4 open source tools compared. Sorted by stars — scroll down for our analysis.
| Tool | Stars | Velocity | Score |
|---|---|---|---|
Immich Self-hosted photo/video management | 96.5k | +537/wk | 74 |
FFmpeg Complete cross-platform solution for audio/video | 58.6k | +214/wk | 79 |
Remotion Make videos programmatically with React | 42.0k | +750/wk | 69 |
PhotoPrism AI-powered self-hosted photos app | 39.5k | +13/wk | 71 |
Immich is the self-hosted photo and video management platform that actually competes with the big players. Upload from your phone, browse on the web, search by faces, places, or objects using on-device ML. AGPL v3, TypeScript backend with a Flutter mobile app. Automatic backup from iOS/Android, facial recognition, reverse geocoding, timeline view, shared albums, and a map view. Machine learning runs locally on your server for object detection and face clustering. Self-hosting is free. Docker Compose is the recommended path; you need decent storage and ideally a GPU for faster ML, but CPU works too. Immich offers a paid license for businesses, but the software is fully functional without paying. Solo: perfect. Replace Google Photos for your personal library. Families: shared albums work great. Growing orgs: this isn't designed for enterprise photo management. Large: look at purpose-built DAM (digital asset management) solutions. The catch: Immich is pre-1.0 and the developers explicitly warn against using it as your only backup. The API and schema can change between updates. Keep your originals backed up elsewhere. ML features need real compute: 4GB RAM minimum, more for large libraries.
It's the command-line tool that powers nearly every media application you've used. YouTube, VLC, OBS, Discord, they all depend on FFmpeg. The entire project is free under LGPL/GPL (depending on which codecs you enable). No paid tier. No cloud service. No company selling premium features. This is one of the most important pieces of free software ever written, maintained by a relatively small team. There's nothing to host. It's a command-line tool you install on any machine. Every Linux distro packages it. macOS gets it via Homebrew. Windows has pre-built binaries. It runs, processes your media, and exits. Solo developers: you'll use it the moment you need to do anything with audio or video. Small teams: wrap it in a script for your media pipeline. Enterprise: you're already using it whether you know it or not. The catch: the command-line interface is notoriously complex. The man page is a novel. Simple things are simple (`ffmpeg -i input.mp4 output.avi`) but anything beyond basic conversion requires reading docs or StackOverflow. The learning curve is the only real barrier, and it's steep.
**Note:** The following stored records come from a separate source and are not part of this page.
Background: an optimization exercise with open tools, aiming at small area and a short achievable clock period. Do not read the settings as production practice. At most, simulation tests tie the RTL to the original design; equivalence was not proved. Power is estimated from default activity; no workload was simulated.

## indigo
==> flow/design.v <==
`timescale 1ns / 1ps
module FIFO(clk, rst, wr_en, rd_en, buf_in, buf_out, buf_empty, buf_full, fifo_counter);
input clk, rst, wr_en, rd_en;
input [7:0] buf_in;
output [7:0] buf_out;
output buf_empty, buf_full;
output [6:0] fifo_counter;
reg [7:0] buf_out;
reg buf_full;
reg not_empty;             
wire buf_empty = ~not_empty;
reg [6:0] fifo_counter;
reg [7:0] mem [0:63];
reg [7:0] sel_lo, sel_hi;
wire do_wr = wr_en & ~buf_full;
wire do_rd = rd_en & not_empty;
wire inc = do_wr & ~do_rd;
wire dec = do_rd & ~do_wr;
integer i;
always @(posedge clk) begin
    if (do_wr) begin
        mem[0] <= buf_in;
        for (i = 1; i < 64; i = i + 1)
            mem[i] <= mem[i-1];
    end
end
wire [7:0] lo0, hi0;
fifo_dec3 u_dlo (.a(fifo_counter[2:0]), .y(lo0));
fifo_dec3 u_dhi (.a(fifo_counter[5:3]), .y(hi0));
wire [7:0] lo_up = {lo0[6:0], lo0[7]};
wire [7:0] lo_dn = {lo0[0], lo0[7:1]};
wire [7:0] hi_up = lo0[7] ? {hi0[6:0], hi0[7]} : hi0;
wire [7:0] hi_dn = lo0[0] ? {hi0[0], hi0[7:1]} : hi0;
always @(posedge clk) begin
    sel_lo <= inc ? lo_up : dec ? lo_dn : lo0;
    sel_hi <= inc ? hi_up : dec ? hi_dn : hi0;
end
wire [7:0] grp [0:7];
genvar g;
generate
    for (g = 0; g < 8; g = g + 1) begin : gm
        fifo_mux8 u_m (.sel(sel_lo),
            .d0(mem[(g*8+0+63)%64]), .d1(mem[(g*8+1+63)%64]), .d2(mem[(g*8+2+63)%64]), .d3(mem[(g*8+3+63)%64]),
            .d4(mem[(g*8+4+63)%64]), .d5(mem[(g*8+5+63)%64]), .d6(mem[(g*8+6+63)%64]), .d7(mem[(g*8+7+63)%64]),
            .y(grp[g]));
    end
endgenerate
wire [7:0] out_next;
fifo_mux9 u_mt (.sel(sel_hi & {8{do_rd}}), .hold(~do_rd),
    .d0(grp[0]), .d1(grp[1]), .d2(grp[2]), .d3(grp[3]),
    .d4(grp[4]), .d5(grp[5]), .d6(grp[6]), .d7(grp[7]), .d8(buf_out),
    .y(out_next));
always @(posedge clk or posedge rst) begin
    if (rst)
        buf_out <= 8'd0;
    else
        buf_out <= out_next;
end
wire [6:0] cnt_up, cnt_dn;
wire full_up, ne_dn;
fifo_step u_step (.cnt(fifo_counter), .up(cnt_up), .dn(cnt_dn), .full_up(full_up), .ne_dn(ne_dn));
always @(posedge clk or posedge rst) begin
    if (rst) begin
        fifo_counter <= 7'd0;
        not_empty <= 1'b0;
        buf_full <= 1'b0;
    end else begin
        if (inc) begin
            fifo_counter <= cnt_up;
            not_empty <= 1'b1;
            buf_full <= full_up;
        end else if (dec) begin
            fifo_counter <= cnt_dn;
            not_empty <= ne_dn;
            buf_full <= 1'b0;
        end
    end
end
endmodule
Remotion lets you write video content as React components and render them to MP4, perfect for data-driven animations and personalized video at scale. Instead of After Effects templates, you write JSX. The idea is wild and it works: your video is a React component, each frame is a render, and Remotion stitches them into video using FFmpeg. You can use any React library: charts, maps, 3D with Three.js, and it becomes video. The core Remotion player and composition tools are free. Rendering to video requires a license for companies with revenue above $100K/yr. Remotion Lambda (serverless rendering on AWS) is a separate paid product. Individual and small-revenue companies can use it free. The catch: rendering is slow and compute-heavy. A 60-second video can take minutes to render locally. Remotion Lambda speeds this up but adds AWS costs. The license model is unusual: it's free below a revenue threshold, then you pay. Check their pricing page carefully. And if you just need simple video editing (trim, concatenate, add text), FFmpeg with a wrapper is way simpler.
PhotoPrism gives you automatic face recognition, location mapping, and AI-powered search across your photo library without sending your photos to anyone's cloud. Point it at a folder of images, and it indexes everything with object detection, color analysis, and GPS data. This is the most popular self-hosted photo management tool. It handles RAW files, videos, live photos, and generates thumbnails automatically. The search is good: type "beach" and it finds your beach photos without you tagging anything. The Community Edition is free. PhotoPrism Essentials ($3.99/mo) and PhotoPrism Plus ($7.99/mo) add features like enhanced video support, premium themes, and priority access to new features. The AI features (face recognition, search) are in the free tier. The catch: self-hosting PhotoPrism is not trivial. It needs Docker, a database (MariaDB recommended), and decent hardware for the AI indexing; a Raspberry Pi 4 works but initial indexing of a large library will take days. RAM usage is real: 4GB minimum, 8GB+ recommended for large libraries. And the license is AGPL-adjacent (custom); check terms carefully if you're building a product on top of it.